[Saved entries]
Content starts
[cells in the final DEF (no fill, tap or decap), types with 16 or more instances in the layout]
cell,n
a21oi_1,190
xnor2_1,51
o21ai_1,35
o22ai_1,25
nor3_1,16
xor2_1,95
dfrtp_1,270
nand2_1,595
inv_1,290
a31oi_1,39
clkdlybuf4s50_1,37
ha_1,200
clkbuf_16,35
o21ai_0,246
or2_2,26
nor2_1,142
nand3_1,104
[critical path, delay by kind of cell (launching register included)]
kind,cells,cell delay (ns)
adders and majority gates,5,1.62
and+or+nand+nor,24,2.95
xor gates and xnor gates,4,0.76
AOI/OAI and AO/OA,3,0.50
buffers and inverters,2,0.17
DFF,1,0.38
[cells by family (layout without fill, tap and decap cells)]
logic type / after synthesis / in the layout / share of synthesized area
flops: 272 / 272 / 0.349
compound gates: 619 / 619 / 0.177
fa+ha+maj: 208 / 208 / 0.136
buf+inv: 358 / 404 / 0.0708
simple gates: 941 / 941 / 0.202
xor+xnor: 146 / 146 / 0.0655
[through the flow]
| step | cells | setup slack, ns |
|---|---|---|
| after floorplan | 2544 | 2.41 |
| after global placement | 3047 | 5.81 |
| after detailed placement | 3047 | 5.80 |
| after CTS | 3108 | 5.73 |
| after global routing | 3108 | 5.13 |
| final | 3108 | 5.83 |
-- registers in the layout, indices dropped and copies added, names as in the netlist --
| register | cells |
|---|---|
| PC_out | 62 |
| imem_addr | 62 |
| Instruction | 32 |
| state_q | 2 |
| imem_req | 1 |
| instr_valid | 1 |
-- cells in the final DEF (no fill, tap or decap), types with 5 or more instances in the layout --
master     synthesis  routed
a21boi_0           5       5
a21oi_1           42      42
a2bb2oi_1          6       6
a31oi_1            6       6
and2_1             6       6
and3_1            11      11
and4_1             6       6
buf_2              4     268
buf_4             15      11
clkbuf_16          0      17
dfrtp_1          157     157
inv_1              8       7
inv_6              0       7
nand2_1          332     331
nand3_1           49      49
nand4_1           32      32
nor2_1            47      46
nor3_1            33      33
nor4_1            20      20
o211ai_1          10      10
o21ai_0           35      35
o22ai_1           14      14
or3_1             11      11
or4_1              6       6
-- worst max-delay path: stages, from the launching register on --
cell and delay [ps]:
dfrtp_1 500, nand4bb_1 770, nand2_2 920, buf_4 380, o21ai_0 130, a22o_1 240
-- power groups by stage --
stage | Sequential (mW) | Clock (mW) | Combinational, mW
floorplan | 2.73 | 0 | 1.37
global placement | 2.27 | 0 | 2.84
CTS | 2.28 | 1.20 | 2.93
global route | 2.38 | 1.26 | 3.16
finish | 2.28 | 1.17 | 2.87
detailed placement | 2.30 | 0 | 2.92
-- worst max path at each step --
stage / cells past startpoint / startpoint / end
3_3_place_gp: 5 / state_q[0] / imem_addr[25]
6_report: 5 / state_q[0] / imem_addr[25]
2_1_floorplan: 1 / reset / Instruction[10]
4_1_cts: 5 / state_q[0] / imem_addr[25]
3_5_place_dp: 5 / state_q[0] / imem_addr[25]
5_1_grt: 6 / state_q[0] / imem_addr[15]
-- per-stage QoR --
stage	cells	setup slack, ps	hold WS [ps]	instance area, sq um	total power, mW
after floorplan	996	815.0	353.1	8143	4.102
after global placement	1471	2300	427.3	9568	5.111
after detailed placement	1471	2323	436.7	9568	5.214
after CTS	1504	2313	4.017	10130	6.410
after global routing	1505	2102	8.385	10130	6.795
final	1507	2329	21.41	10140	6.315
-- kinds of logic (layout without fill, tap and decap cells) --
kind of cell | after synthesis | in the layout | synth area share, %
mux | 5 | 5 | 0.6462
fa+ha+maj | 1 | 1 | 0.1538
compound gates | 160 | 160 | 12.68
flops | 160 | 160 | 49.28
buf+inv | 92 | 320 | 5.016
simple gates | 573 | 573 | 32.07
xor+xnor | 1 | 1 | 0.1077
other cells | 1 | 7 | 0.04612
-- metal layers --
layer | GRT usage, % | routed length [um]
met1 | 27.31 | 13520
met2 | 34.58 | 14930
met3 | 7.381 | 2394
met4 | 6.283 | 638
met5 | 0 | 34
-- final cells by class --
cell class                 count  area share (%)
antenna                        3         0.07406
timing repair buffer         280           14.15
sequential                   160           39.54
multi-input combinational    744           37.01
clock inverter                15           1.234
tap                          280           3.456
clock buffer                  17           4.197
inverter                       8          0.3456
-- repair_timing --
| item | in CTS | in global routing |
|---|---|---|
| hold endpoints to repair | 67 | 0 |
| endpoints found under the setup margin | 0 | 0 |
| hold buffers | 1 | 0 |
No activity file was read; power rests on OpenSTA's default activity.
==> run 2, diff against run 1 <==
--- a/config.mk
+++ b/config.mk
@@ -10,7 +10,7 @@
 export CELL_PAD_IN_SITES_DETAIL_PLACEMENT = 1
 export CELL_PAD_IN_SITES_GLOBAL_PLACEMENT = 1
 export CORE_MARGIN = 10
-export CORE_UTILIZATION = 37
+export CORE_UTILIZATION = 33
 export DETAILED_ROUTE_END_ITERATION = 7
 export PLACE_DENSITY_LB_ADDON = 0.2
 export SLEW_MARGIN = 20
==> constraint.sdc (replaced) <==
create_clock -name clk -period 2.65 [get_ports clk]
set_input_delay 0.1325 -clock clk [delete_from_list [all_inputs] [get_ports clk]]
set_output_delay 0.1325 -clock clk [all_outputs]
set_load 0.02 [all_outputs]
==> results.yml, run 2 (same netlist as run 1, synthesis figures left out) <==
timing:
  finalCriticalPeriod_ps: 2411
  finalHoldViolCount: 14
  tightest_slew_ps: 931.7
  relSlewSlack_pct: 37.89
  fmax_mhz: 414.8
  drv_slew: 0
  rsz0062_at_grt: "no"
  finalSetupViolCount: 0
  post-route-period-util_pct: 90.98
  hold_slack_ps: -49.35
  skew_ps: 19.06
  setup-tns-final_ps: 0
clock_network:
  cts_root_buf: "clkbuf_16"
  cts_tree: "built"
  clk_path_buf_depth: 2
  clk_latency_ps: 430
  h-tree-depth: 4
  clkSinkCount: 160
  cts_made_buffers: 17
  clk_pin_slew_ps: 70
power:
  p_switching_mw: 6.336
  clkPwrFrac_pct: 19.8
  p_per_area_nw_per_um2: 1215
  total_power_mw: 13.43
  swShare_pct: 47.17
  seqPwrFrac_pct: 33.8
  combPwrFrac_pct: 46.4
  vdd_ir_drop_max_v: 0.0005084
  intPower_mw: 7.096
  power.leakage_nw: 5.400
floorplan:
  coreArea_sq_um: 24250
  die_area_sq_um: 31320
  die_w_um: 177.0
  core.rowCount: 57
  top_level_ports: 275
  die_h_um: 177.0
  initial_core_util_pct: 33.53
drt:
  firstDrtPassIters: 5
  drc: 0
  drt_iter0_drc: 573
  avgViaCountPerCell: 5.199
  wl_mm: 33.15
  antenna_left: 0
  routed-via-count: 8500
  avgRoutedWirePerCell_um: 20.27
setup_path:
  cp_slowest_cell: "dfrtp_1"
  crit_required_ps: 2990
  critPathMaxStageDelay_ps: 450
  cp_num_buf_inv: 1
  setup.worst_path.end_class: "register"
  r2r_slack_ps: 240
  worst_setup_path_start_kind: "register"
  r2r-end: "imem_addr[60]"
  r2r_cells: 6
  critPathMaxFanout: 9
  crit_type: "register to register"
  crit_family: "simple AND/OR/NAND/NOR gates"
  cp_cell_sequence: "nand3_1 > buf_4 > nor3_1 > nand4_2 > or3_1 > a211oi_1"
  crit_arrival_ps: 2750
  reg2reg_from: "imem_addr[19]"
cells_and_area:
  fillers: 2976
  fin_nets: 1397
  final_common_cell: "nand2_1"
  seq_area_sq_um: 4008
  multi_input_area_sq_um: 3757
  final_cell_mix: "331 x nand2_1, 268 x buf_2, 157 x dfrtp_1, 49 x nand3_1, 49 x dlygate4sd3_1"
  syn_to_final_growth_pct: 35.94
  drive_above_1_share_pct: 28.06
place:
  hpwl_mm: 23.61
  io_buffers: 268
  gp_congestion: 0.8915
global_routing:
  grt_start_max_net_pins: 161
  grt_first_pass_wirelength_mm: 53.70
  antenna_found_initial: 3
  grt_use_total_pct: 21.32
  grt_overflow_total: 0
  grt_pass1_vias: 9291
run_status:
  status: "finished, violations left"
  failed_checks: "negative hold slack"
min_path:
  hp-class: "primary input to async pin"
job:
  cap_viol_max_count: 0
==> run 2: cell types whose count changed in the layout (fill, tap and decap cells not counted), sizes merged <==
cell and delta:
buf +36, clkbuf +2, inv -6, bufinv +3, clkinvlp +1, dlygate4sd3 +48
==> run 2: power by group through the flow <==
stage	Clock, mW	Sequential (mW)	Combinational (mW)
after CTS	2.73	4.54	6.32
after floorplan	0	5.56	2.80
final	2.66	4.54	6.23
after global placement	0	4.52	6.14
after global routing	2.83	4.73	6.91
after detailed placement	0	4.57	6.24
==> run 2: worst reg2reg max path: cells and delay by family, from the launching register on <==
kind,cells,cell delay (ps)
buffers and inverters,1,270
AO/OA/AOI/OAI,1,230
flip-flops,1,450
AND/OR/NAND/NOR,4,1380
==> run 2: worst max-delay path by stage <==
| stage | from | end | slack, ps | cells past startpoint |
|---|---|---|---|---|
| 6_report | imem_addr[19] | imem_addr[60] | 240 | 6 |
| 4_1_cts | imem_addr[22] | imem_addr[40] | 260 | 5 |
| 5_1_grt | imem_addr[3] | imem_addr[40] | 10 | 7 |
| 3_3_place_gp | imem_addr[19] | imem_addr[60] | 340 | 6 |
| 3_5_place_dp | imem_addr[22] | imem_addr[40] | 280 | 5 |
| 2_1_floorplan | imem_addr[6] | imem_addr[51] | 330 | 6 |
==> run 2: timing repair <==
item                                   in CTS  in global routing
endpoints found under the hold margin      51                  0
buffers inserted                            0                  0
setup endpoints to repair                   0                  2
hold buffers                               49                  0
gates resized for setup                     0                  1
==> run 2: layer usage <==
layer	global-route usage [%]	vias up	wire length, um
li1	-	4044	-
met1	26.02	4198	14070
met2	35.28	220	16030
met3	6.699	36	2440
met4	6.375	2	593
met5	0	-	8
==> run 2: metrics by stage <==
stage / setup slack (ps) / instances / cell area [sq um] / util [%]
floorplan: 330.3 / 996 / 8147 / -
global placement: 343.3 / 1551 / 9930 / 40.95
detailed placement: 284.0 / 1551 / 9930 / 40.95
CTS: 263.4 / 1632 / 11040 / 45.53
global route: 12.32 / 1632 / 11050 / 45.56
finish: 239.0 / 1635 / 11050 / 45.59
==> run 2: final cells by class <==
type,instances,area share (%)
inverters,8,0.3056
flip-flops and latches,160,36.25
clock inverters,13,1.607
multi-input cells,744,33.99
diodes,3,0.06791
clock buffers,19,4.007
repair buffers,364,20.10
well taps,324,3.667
Content ends
Would you output, from the records above, exactly the run of lines that starts at the line containing "top_level_ports: 275" and ends at the line containing "2: worst reg2reg", and only that run?

__OUTPUT BELOW__:
  top_level_ports: 275
  die_h_um: 177.0
  initial_core_util_pct: 33.53
drt:
  firstDrtPassIters: 5
  drc: 0
  drt_iter0_drc: 573
  avgViaCountPerCell: 5.199
  wl_mm: 33.15
  antenna_left: 0
  routed-via-count: 8500
  avgRoutedWirePerCell_um: 20.27
setup_path:
  cp_slowest_cell: "dfrtp_1"
  crit_required_ps: 2990
  critPathMaxStageDelay_ps: 450
  cp_num_buf_inv: 1
  setup.worst_path.end_class: "register"
  r2r_slack_ps: 240
  worst_setup_path_start_kind: "register"
  r2r-end: "imem_addr[60]"
  r2r_cells: 6
  critPathMaxFanout: 9
  crit_type: "register to register"
  crit_family: "simple AND/OR/NAND/NOR gates"
  cp_cell_sequence: "nand3_1 > buf_4 > nor3_1 > nand4_2 > or3_1 > a211oi_1"
  crit_arrival_ps: 2750
  reg2reg_from: "imem_addr[19]"
cells_and_area:
  fillers: 2976
  fin_nets: 1397
  final_common_cell: "nand2_1"
  seq_area_sq_um: 4008
  multi_input_area_sq_um: 3757
  final_cell_mix: "331 x nand2_1, 268 x buf_2, 157 x dfrtp_1, 49 x nand3_1, 49 x dlygate4sd3_1"
  syn_to_final_growth_pct: 35.94
  drive_above_1_share_pct: 28.06
place:
  hpwl_mm: 23.61
  io_buffers: 268
  gp_congestion: 0.8915
global_routing:
  grt_start_max_net_pins: 161
  grt_first_pass_wirelength_mm: 53.70
  antenna_found_initial: 3
  grt_use_total_pct: 21.32
  grt_overflow_total: 0
  grt_pass1_vias: 9291
run_status:
  status: "finished, violations left"
  failed_checks: "negative hold slack"
min_path:
  hp-class: "primary input to async pin"
job:
  cap_viol_max_count: 0
==> run 2: cell types whose count changed in the layout (fill, tap and decap cells not counted), sizes merged <==
cell and delta:
buf +36, clkbuf +2, inv -6, bufinv +3, clkinvlp +1, dlygate4sd3 +48
==> run 2: power by group through the flow <==
stage	Clock, mW	Sequential (mW)	Combinational (mW)
after CTS	2.73	4.54	6.32
after floorplan	0	5.56	2.80
final	2.66	4.54	6.23
after global placement	0	4.52	6.14
after global routing	2.83	4.73	6.91
after detailed placement	0	4.57	6.24
==> run 2: worst reg2reg max path: cells and delay by family, from the launching register on <==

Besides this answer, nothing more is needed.